=== WHAT TO PRODUCE ===
Write out, from the entries below, exactly the lines that run between the lines holding "# synth_recipe.tcl (not" and "# the make line", inclusive, and stop there.

=== LISTED RECORDS ===

--------------------------------------------------

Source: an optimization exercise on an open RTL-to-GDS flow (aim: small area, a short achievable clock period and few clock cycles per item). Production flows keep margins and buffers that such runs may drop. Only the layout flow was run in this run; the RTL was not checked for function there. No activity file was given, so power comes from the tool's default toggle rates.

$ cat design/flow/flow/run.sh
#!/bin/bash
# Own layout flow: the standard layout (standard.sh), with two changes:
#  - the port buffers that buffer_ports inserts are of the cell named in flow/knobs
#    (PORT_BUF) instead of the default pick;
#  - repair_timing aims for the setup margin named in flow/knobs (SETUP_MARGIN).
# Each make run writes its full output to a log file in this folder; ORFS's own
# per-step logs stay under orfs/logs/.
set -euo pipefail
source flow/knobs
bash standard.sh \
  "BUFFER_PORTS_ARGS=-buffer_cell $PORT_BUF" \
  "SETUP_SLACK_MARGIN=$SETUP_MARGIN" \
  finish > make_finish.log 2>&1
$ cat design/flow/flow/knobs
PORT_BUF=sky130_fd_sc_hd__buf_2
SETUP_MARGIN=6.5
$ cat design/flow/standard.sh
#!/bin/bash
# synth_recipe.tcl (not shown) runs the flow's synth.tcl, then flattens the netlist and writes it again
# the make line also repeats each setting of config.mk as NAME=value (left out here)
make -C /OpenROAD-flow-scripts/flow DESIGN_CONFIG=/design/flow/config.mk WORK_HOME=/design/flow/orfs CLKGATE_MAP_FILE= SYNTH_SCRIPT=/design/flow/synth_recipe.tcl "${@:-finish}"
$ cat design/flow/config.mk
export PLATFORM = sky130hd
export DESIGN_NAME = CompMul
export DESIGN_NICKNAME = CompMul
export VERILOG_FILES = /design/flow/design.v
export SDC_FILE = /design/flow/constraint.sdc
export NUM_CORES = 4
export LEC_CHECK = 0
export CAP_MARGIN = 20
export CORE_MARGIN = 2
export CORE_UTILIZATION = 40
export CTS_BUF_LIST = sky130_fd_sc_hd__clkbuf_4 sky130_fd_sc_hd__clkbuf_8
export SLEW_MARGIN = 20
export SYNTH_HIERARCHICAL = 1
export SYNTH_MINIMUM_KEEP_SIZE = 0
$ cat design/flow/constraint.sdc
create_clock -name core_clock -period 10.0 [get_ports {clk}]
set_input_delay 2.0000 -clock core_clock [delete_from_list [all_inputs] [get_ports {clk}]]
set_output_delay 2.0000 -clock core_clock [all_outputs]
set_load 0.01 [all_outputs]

--------------------------------------------------

=== TASK RESPONSE ===
# synth_recipe.tcl (not shown) runs the flow's synth.tcl, then flattens the netlist and writes it again
# the make line also repeats each setting of config.mk as NAME=value (left out here)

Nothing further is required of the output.